## Problem:
From the material below, work out how many lines contain "sequential" and answer with the number only.

## Extracted records:

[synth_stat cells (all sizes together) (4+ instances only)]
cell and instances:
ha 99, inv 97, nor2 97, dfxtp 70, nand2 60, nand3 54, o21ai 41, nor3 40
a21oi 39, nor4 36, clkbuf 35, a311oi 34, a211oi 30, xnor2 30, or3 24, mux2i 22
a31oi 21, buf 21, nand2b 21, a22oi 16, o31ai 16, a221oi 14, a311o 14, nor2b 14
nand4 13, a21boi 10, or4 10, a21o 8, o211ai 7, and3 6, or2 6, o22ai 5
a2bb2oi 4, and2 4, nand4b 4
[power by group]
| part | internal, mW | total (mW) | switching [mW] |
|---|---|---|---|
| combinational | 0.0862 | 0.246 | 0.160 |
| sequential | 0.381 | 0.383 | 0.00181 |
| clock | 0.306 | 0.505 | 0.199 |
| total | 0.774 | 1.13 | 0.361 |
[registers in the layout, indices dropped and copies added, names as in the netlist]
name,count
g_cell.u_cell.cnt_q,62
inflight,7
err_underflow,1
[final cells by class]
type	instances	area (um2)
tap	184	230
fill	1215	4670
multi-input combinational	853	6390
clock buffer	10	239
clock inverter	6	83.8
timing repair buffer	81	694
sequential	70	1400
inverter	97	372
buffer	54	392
$ cat config.mk
export PLATFORM = sky130hd
export DESIGN_NAME = lvds_frame_rx
export DESIGN_NICKNAME = d
export VERILOG_FILES = /design/src/rtl/lvds_frame_rx.sv
export SDC_FILE = /design/constraint.sdc
export NUM_CORES = 1
export LEC_CHECK = 0
export BUFFER_PORTS_ARGS = -buffer_cell sky130_fd_sc_hd__buf_2
export CORE_UTILIZATION = 41
export CTS_BUF_LIST = sky130_fd_sc_hd__clkbuf_8 sky130_fd_sc_hd__clkbuf_16
export DETAILED_ROUTE_END_ITERATION = 8
export GPL_TIMING_DRIVEN = 0
export SLEW_MARGIN = 20
export SYNTH_ARGS = -nofsm -noshare
export SYNTH_HDL_FRONTEND = slang
export SYNTH_SLANG_ARGS = --single-unit
$ cat constraint.sdc
create_clock -name clk -period 4.25 [get_ports clk]
set_clock_uncertainty 0.2 [all_clocks]
set_input_delay 0.6375 -clock clk [delete_from_list [all_inputs] [get_ports clk]]
set_output_delay 0.6375 -clock clk [all_outputs]
set_load 0.005 [all_outputs]
`src/rtl/mul_sched_pkg.sv`:
```
// Shared defaults and types for the multiplier-tree scheduler.
package mul_sched_pkg;

  localparam int NREQ_DEF       = 4;
  localparam int W_DEF          = 8;
  localparam int LAT_DEF        = 6;
  localparam int FIFO_DEPTH_DEF = 8;
  localparam int ID_W           = (NREQ_DEF > 1) ? $clog2(NREQ_DEF) : 1;

  // One slot of the tag pipeline that rides alongside the tree.
  typedef struct packed {
    logic            valid;
    logic [ID_W-1:0] id;
  } tag_t;

  // One response FIFO entry.
  typedef struct packed {
    logic [ID_W-1:0]    id;
    logic [2*W_DEF-1:0] data;
  } rsp_entry_t;

  // Round-robin successor of a requester index, wrapping at nreq.
  function automatic logic [ID_W-1:0] rr_next(input logic [ID_W-1:0] idx, input int nreq);
    rr_next = (int'(idx) == nreq - 1) ? '0 : idx + 1'b1;
  endfunction

endpackage

```
`src/rtl/mul_tree_scheduler_rr_arbiter.sv`:
```
// Round-robin arbiter: grants the first requester at or after ptr_i.
module rr_arbiter #(
  parameter int NREQ = 4,
  parameter int IW   = (NREQ > 1) ? $clog2(NREQ) : 1
) (
  input  logic [NREQ-1:0] req_i,
  input  logic [IW-1:0]   ptr_i,
  input  logic            enable_i,
  output logic [NREQ-1:0] grant_o,
  output logic [IW-1:0]   idx_o
);

  logic          found;
  logic [IW-1:0] pos;

  // Scan ptr, ptr+1, ... (mod NREQ) and take the first active request.
  always_comb begin
    grant_o = '0;
    idx_o   = '0;
    found   = 1'b0;
    pos     = '0;
    for (int k = 0; k < NREQ; k++) begin
      pos = IW'((int'(ptr_i) + k) % NREQ);
      if (enable_i && !found && req_i[pos]) begin
        grant_o[pos] = 1'b1;
        idx_o        = pos;
        found        = 1'b1;
      end
    end
  end

endmodule

```
`src/rtl/mul_tree_scheduler.sv`:
```
// Shares one fixed-latency multiplier tree among NREQ requesters.
// Handshakes: a transfer happens in a cycle where valid & ready are both
// high. req_ready depends combinationally on req_valid, so requesters must
// never derive req_valid from req_ready. The response side pops on
// rsp_valid & rsp_ready. Credits bound in-flight + buffered results to
// FIFO_DEPTH so the non-stallable tree can never overflow the FIFO.
module mul_tree_scheduler
  import mul_sched_pkg::*;
#(
  parameter int NREQ       = NREQ_DEF,
  parameter int W          = W_DEF,
  parameter int LAT        = LAT_DEF,
  parameter int FIFO_DEPTH = FIFO_DEPTH_DEF
) (
  input  logic              clk,
  input  logic              rst,
  input  logic [NREQ-1:0]   req_valid,
  input  logic [NREQ*W-1:0] req_a,
  input  logic [NREQ*W-1:0] req_b,
  output logic [NREQ-1:0]   req_ready,
  output logic              mul_valid,
  output logic [W-1:0]      mul_a,
  output logic [W-1:0]      mul_b,
  input  logic [2*W-1:0]    mul_result,
  output logic              rsp_valid,
  input  logic              rsp_ready,
  output logic [ID_W-1:0]   rsp_id,
  output logic [2*W-1:0]    rsp_data,
  output logic              busy
);

  localparam int CW = $clog2(FIFO_DEPTH + 1);
  localparam int PW = (FIFO_DEPTH > 1) ? $clog2(FIFO_DEPTH) : 1;

  logic [NREQ-1:0] grant;
  logic [ID_W-1:0] grant_idx;
  logic [ID_W-1:0] ptr_q, ptr_d;
  logic [CW-1:0]   credits_q, credits_d;
  logic            issue_allowed, handshake, pop, push;
  logic [W-1:0]    sel_a, sel_b;

  logic            mul_valid_q;
  logic [W-1:0]    mul_a_q, mul_b_q;
  logic [ID_W-1:0] mul_id_q;

  tag_t            tag_q [LAT];

  rsp_entry_t      fifo_mem [FIFO_DEPTH];
  rsp_entry_t      head;
  logic [PW-1:0]   wr_ptr_q, wr_ptr_d, rd_ptr_q, rd_ptr_d;
  logic [CW-1:0]   count_q, count_d;

  assign rsp_valid     = (count_q != '0);
  assign pop           = rsp_valid & rsp_ready;
  // A pop in the same cycle frees a credit, so a full scheduler can still issue.
  assign issue_allowed = (credits_q < CW'(FIFO_DEPTH)) | pop;
  assign handshake     = |grant;
  assign req_ready     = grant;
  assign push          = tag_q[LAT-1].valid;

  rr_arbiter #(.NREQ(NREQ), .IW(ID_W)) u_arb (
    .req_i    (req_valid),
    .ptr_i    (ptr_q),
    .enable_i (issue_allowed),
    .grant_o  (grant),
    .idx_o    (grant_idx)
  );

  // Select the granted requester's operands.
  always_comb begin
    sel_a = '0;
    sel_b = '0;
    for (int i = 0; i < NREQ; i++) begin
      if (grant[i]) begin
        sel_a = req_a[i*W +: W];
        sel_b = req_b[i*W +: W];
      end
    end
  end

  // Next-state for priority pointer, credits and FIFO bookkeeping.
  always_comb begin
    ptr_d     = handshake ? rr_next(grant_idx, NREQ) : ptr_q;
    credits_d = credits_q;
    if (handshake && !pop)      credits_d = credits_q + 1'b1;
    else if (!handshake && pop) credits_d = credits_q - 1'b1;
    wr_ptr_d = wr_ptr_q;
    if (push) wr_ptr_d = (wr_ptr_q == PW'(FIFO_DEPTH - 1)) ? '0 : wr_ptr_q + 1'b1;
    rd_ptr_d = rd_ptr_q;
    if (pop)  rd_ptr_d = (rd_ptr_q == PW'(FIFO_DEPTH - 1)) ? '0 : rd_ptr_q + 1'b1;
    count_d = count_q;
    if (push && !pop)      count_d = count_q + 1'b1;
    else if (!push && pop) count_d = count_q - 1'b1;
  end

  // Control state registers.
  always_ff @(posedge clk) begin
    if (rst) begin
      ptr_q     <= '0;
      credits_q <= '0;
      wr_ptr_q  <= '0;
      rd_ptr_q  <= '0;
      count_q   <= '0;
    end else begin
      ptr_q     <= ptr_d;
      credits_q <= credits_d;
      wr_ptr_q  <= wr_ptr_d;
      rd_ptr_q  <= rd_ptr_d;
      count_q   <= count_d;
    end
  end

  // Registered issue into the tree; operands hold when idle.
  always_ff @(posedge clk) begin
    if (rst) begin
      mul_valid_q <= 1'b0;
      mul_a_q     <= '0;
      mul_b_q     <= '0;
      mul_id_q    <= '0;
    end else begin
      mul_valid_q <= handshake;
      if (handshake) begin
        mul_a_q  <= sel_a;
        mul_b_q  <= sel_b;
        mul_id_q <= grant_idx;
      end
    end
  end

  // Tag pipeline: tail valid marks the cycle mul_result belongs to us.
  always_ff @(posedge clk) begin
    if (rst) begin
      for (int i = 0; i < LAT; i++) tag_q[i] <= '0;
    end else begin
      tag_q[0].valid <= mul_valid_q;
      tag_q[0].id    <= mul_id_q;
      for (int i = 1; i < LAT; i++) tag_q[i] <= tag_q[i-1];
    end
  end

  // Response storage; no reset needed since occupancy is tracked separately.
  always_ff @(posedge clk) begin
    if (push) begin
      fifo_mem[wr_ptr_q].id   <= tag_q[LAT-1].id;
      fifo_mem[wr_ptr_q].data <= mul_result;
    end
  end

  assign head      = fifo_mem[rd_ptr_q];
  assign rsp_id    = rsp_valid ? head.id : '0;
  assign rsp_data  = rsp_valid ? head.data : '0;
  assign mul_valid = mul_valid_q;
  assign mul_a     = mul_a_q;
  assign mul_b     = mul_b_q;
  assign busy      = (credits_q != '0);

endmodule

```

## Output of the task:
2